▶ What to do: Repeat the lines beginning at the one with "state_reg <= bfis_pkg::ST_IDLE;" and running to the end of the material, keeping the first and last of them, exactly as they appear.

[Data for the task]

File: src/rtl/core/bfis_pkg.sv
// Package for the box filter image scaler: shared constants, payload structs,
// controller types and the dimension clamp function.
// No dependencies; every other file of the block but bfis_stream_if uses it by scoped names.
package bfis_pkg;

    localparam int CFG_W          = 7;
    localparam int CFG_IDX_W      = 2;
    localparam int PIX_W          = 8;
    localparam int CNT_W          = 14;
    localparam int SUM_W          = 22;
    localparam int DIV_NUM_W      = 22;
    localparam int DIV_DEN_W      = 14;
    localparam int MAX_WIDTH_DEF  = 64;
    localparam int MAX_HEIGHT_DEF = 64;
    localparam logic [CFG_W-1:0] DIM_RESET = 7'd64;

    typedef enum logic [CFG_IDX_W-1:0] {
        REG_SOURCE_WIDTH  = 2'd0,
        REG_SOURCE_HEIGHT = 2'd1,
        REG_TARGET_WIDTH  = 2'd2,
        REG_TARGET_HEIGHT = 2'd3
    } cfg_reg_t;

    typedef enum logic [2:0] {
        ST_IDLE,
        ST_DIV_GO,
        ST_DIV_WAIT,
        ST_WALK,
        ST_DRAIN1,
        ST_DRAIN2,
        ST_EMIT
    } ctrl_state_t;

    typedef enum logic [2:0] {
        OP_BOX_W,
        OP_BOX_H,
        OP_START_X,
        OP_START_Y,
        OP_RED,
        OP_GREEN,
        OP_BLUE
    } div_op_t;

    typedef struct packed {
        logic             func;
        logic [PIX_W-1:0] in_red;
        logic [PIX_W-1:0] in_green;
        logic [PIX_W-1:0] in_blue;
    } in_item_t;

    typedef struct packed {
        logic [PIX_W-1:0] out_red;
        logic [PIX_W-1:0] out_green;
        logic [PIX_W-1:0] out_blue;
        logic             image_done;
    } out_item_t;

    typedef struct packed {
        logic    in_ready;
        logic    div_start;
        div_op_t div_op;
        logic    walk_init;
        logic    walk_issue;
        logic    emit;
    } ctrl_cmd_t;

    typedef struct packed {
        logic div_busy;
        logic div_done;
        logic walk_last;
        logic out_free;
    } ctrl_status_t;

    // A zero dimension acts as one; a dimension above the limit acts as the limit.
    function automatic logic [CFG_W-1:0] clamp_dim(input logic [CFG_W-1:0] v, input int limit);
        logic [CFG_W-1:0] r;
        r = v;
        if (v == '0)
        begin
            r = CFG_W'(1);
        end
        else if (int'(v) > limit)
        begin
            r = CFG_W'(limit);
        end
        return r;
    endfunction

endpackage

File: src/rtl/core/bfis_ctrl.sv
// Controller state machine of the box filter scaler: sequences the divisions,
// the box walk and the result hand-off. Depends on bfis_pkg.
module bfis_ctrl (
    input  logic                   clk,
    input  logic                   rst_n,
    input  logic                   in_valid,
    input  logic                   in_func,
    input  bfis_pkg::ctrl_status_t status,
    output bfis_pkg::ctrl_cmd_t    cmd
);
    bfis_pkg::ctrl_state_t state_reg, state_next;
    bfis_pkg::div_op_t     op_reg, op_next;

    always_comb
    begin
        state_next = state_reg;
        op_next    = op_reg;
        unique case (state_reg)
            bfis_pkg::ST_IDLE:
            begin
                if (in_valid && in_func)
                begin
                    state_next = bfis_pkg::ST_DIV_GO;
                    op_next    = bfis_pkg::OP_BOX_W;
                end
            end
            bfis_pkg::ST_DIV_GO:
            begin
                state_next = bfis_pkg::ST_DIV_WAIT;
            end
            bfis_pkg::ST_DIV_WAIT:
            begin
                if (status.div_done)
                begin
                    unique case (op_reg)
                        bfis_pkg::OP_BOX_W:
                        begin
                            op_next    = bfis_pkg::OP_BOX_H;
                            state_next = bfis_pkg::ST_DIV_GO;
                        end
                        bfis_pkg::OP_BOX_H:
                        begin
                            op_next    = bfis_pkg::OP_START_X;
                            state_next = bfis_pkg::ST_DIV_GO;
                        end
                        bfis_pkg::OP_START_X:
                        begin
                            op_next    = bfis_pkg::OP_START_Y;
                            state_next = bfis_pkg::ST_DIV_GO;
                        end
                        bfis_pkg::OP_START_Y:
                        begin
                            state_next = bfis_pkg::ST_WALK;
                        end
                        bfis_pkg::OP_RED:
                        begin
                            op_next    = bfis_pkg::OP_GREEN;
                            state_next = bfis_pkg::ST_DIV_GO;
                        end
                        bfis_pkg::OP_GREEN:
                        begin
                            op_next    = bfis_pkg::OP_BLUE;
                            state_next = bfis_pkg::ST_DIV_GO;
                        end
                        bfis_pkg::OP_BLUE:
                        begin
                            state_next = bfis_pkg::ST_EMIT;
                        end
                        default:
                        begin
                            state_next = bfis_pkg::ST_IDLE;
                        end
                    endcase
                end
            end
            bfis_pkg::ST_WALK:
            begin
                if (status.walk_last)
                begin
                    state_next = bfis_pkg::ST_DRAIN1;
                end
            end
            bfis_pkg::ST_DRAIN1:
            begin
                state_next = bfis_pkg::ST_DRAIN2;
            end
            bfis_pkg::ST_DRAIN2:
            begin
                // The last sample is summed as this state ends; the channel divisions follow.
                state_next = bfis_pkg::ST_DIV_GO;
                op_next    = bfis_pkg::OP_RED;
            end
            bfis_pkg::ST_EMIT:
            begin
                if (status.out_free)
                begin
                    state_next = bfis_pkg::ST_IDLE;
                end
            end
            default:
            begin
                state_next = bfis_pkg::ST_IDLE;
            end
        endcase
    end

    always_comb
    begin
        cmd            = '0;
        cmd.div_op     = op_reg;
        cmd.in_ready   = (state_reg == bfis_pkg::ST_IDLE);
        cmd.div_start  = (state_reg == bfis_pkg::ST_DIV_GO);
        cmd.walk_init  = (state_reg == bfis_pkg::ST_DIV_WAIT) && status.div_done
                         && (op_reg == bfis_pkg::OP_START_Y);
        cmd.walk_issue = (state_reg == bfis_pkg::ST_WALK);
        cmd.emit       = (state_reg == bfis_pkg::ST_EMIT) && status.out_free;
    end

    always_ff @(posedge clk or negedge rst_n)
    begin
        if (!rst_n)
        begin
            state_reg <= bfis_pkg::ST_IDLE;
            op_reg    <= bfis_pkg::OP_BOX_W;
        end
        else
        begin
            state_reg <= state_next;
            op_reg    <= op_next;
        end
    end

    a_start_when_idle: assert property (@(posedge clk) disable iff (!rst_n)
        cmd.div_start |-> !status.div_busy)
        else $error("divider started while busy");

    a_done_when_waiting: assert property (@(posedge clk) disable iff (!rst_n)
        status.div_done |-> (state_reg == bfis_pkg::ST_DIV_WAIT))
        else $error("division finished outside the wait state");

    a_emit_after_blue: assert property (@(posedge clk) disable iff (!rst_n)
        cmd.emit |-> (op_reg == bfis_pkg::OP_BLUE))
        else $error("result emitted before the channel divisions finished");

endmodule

[/Data for the task]

▶ Worked solution:
            state_reg <= bfis_pkg::ST_IDLE;
            op_reg    <= bfis_pkg::OP_BOX_W;
        end
        else
        begin
            state_reg <= state_next;
            op_reg    <= op_next;
        end
    end

    a_start_when_idle: assert property (@(posedge clk) disable iff (!rst_n)
        cmd.div_start |-> !status.div_busy)
        else $error("divider started while busy");

    a_done_when_waiting: assert property (@(posedge clk) disable iff (!rst_n)
        status.div_done |-> (state_reg == bfis_pkg::ST_DIV_WAIT))
        else $error("division finished outside the wait state");

    a_emit_after_blue: assert property (@(posedge clk) disable iff (!rst_n)
        cmd.emit |-> (op_reg == bfis_pkg::OP_BLUE))
        else $error("result emitted before the channel divisions finished");

endmodule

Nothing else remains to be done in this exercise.